I use psychedelic drugs almost exclusively. I think it is a lot of fun to feel like I am understanding exactly how to live a good life, and I think I need to be reminded of the thoughts I have on psychedelics from time to time. I just don't pretend that I am really visiting another dimension or that I am a master psychotherapist because I put a drug up my nose.

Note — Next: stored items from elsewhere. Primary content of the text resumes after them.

### src/design/rtcbm_pkg.sv
// ----------------------------------------------------------------------------
// Three-wire RTC bus master package
// Shared field layouts, request codes and constants for the bus master.
// ----------------------------------------------------------------------------
package rtcbm_pkg;

	localparam int unsigned HALF_W        = 16;
	localparam int unsigned BYTE_CNT_W    = 3;
	localparam int unsigned BURST_BYTES_D = 8;
	localparam logic [HALF_W-1:0] HALF_RESET = 16'd100;

	// Command byte for a clock burst read. The read bit is added when it is sent.
	localparam logic [7:0] BURST_CMD = 8'hBE;
	localparam logic [7:0] READ_BIT  = 8'h01;

	typedef enum logic [1:0] {
		FUNC_NONE  = 2'd0,
		FUNC_WRITE = 2'd1,
		FUNC_READ  = 2'd2,
		FUNC_BURST = 2'd3
	} func_t;

	typedef struct packed {
		logic       io_pin_in;
		logic [7:0] write_data;
		logic [7:0] command_byte;
		func_t      func;
	} item_t;

	typedef struct packed {
		logic                  done_res;
		logic [BYTE_CNT_W-1:0] byte_number;
		logic                  read_valid;
		logic [7:0]            read_byte;
		logic                  busy_res;
		logic                  io_pin_out;
		logic                  io_drive_enable;
		logic                  serial_clock;
		logic                  chip_enable;
	} result_t;

endpackage

### src/design/rtcbm_engine.sv
// ----------------------------------------------------------------------------
// Three-wire RTC bus master engine
// Holds the bus state and advances it by one tick per stepped item.
// ----------------------------------------------------------------------------
module rtcbm_engine
	import rtcbm_pkg::*;
#(
	parameter int unsigned BURST_BYTES = BURST_BYTES_D
) (
	input  logic              clk,
	input  logic              arst_n,
	input  logic              step_en,
	input  item_t             item,
	input  logic [HALF_W-1:0] half_period_ticks,
	output result_t           result
);

	typedef enum logic [2:0] {
		PH_IDLE  = 3'd0,
		PH_CMD   = 3'd1,
		PH_WDATA = 3'd2,
		PH_READ  = 3'd3,
		PH_TAIL  = 3'd4
	} phase_t;

	localparam logic [BYTE_CNT_W:0] LAST_BYTES = (BYTE_CNT_W+1)'(BURST_BYTES);

	phase_t                phase_q, phase_n;
	func_t                 kind_q, kind_n;
	logic [7:0]            shift_q, shift_n;
	logic [7:0]            hold_q, hold_n;
	logic [2:0]            bit_q, bit_n;
	logic [BYTE_CNT_W-1:0] byte_q, byte_n;
	logic [HALF_W-1:0]     tick_q, tick_n;
	logic                  sclk_q, sclk_n;
	logic                  drv_en_q, drv_en_n;
	logic                  drv_lvl_q, drv_lvl_n;

	logic [HALF_W-1:0]     half;
	logic [HALF_W-1:0]     tick_inc;
	logic [BYTE_CNT_W:0]   byte_inc;
	logic                  valid;
	logic [7:0]            rbyte;
	logic [BYTE_CNT_W-1:0] rnum;
	logic                  done;

	always_comb begin
		half     = (half_period_ticks == '0) ? HALF_W'(1) : half_period_ticks;
		tick_inc = tick_q + HALF_W'(1);
		byte_inc = {1'b0, byte_q} + (BYTE_CNT_W+1)'(1);

		phase_n   = phase_q;
		kind_n    = kind_q;
		shift_n   = shift_q;
		hold_n    = hold_q;
		bit_n     = bit_q;
		byte_n    = byte_q;
		tick_n    = tick_q;
		sclk_n    = sclk_q;
		drv_en_n  = drv_en_q;
		drv_lvl_n = drv_lvl_q;
		valid     = 1'b0;
		rbyte     = '0;
		rnum      = '0;
		done      = 1'b0;

		if (phase_q == PH_IDLE) begin
			if (item.func != FUNC_NONE) begin
				kind_n = item.func;
				unique case (item.func)
					FUNC_WRITE: shift_n = item.command_byte;
					FUNC_READ:  shift_n = item.command_byte | READ_BIT;
					default:    shift_n = BURST_CMD | READ_BIT;
				endcase
				hold_n    = item.write_data;
				bit_n     = '0;
				byte_n    = '0;
				tick_n    = '0;
				sclk_n    = 1'b0;
				drv_en_n  = 1'b1;
				drv_lvl_n = shift_n[0];
				phase_n   = PH_CMD;
			end
		end else begin
			tick_n = tick_inc;
			if (tick_inc >= half) begin
				tick_n = '0;
				unique case (phase_q)
					PH_CMD, PH_WDATA: begin
						if (!sclk_q) begin
							sclk_n = 1'b1;
						end else begin
							sclk_n = 1'b0;
							if (bit_q == 3'd7) begin
								bit_n = '0;
								if (phase_q == PH_WDATA) begin
									phase_n = PH_IDLE;
									done    = 1'b1;
								end else if (kind_q == FUNC_WRITE) begin
									phase_n   = PH_WDATA;
									shift_n   = hold_q;
									drv_lvl_n = hold_q[0];
								end else begin
									phase_n  = PH_READ;
									drv_en_n = 1'b0;
									shift_n  = '0;
									byte_n   = '0;
								end
							end else begin
								bit_n     = bit_q + 3'd1;
								shift_n   = shift_q >> 1;
								drv_lvl_n = shift_q[1];
							end
						end
					end
					PH_READ: begin
						if (!sclk_q) begin
							shift_n         = shift_q;
							shift_n[bit_q]  = shift_q[bit_q] | item.io_pin_in;
							sclk_n          = 1'b1;
							if (bit_q == 3'd7) begin
								valid = 1'b1;
								rbyte = shift_n;
								rnum  = byte_q;
							end
						end else begin
							sclk_n = 1'b0;
							if (bit_q == 3'd7) begin
								bit_n = '0;
								if (kind_q != FUNC_BURST || byte_inc >= LAST_BYTES) begin
									phase_n = PH_TAIL;
								end else begin
									byte_n  = byte_inc[BYTE_CNT_W-1:0];
									shift_n = '0;
								end
							end else begin
								bit_n = bit_q + 3'd1;
							end
						end
					end
					default: begin
						phase_n = PH_IDLE;
						done    = 1'b1;
						if (kind_q == FUNC_BURST) begin
							drv_en_n  = 1'b1;
							drv_lvl_n = 1'b1;
						end
					end
				endcase
			end
		end

		result.chip_enable     = (phase_n != PH_IDLE);
		result.serial_clock    = sclk_n;
		result.io_drive_enable = drv_en_n;
		result.io_pin_out      = drv_en_n & drv_lvl_n;
		result.busy_res        = (phase_n != PH_IDLE);
		result.read_byte       = rbyte;
		result.read_valid      = valid;
		result.byte_number     = rnum;
		result.done_res        = done;
	end

	always_ff @(posedge clk or negedge arst_n) begin
		if (!arst_n) begin
			phase_q   <= PH_IDLE;
			kind_q    <= FUNC_NONE;
			shift_q   <= '0;
			hold_q    <= '0;
			bit_q     <= '0;
			byte_q    <= '0;
			tick_q    <= '0;
			sclk_q    <= 1'b0;
			drv_en_q  <= 1'b1;
			drv_lvl_q <= 1'b1;
		end else if (step_en) begin
			phase_q   <= phase_n;
			kind_q    <= kind_n;
			shift_q   <= shift_n;
			hold_q    <= hold_n;
			bit_q     <= bit_n;
			byte_q    <= byte_n;
			tick_q    <= tick_n;
			sclk_q    <= sclk_n;
			drv_en_q  <= drv_en_n;
			drv_lvl_q <= drv_lvl_n;
		end
	end

endmodule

As far as meditation goes, I also meditate. I think all the things I have said about emotional states and the thoughts one has in those states also apply to meditation. I think the fact that psychonauts aren't interested in taking drugs that totally suck, like antipsychotics, reveals that they are interested in feeling good, just like the rest of drug users. For example, I've noticed many psychonauts ("psychedelic elitists") do not like 5-MeO-DIPT, because it gave them diarrhea instead of revelations. Is feeling sick not a universal and interesting aspect of the human condition, worthy of being explored? I think the lack of insights is precisely the lack of euphoria. It might be objected that bad trips also produce insights, but I would argue that the insights don't come during the bad trip itself, but during the relief that it ended, at which point one feels good.
 
I've seen people take hallucinogens with the intent of getting fucked up and tripping their balls off.

I've seen people take hallucinogens with the intent of exploring the typically inaccessable parts of the mind, and dare I say, the spirit world that it touches on those fringes... the psychonaut.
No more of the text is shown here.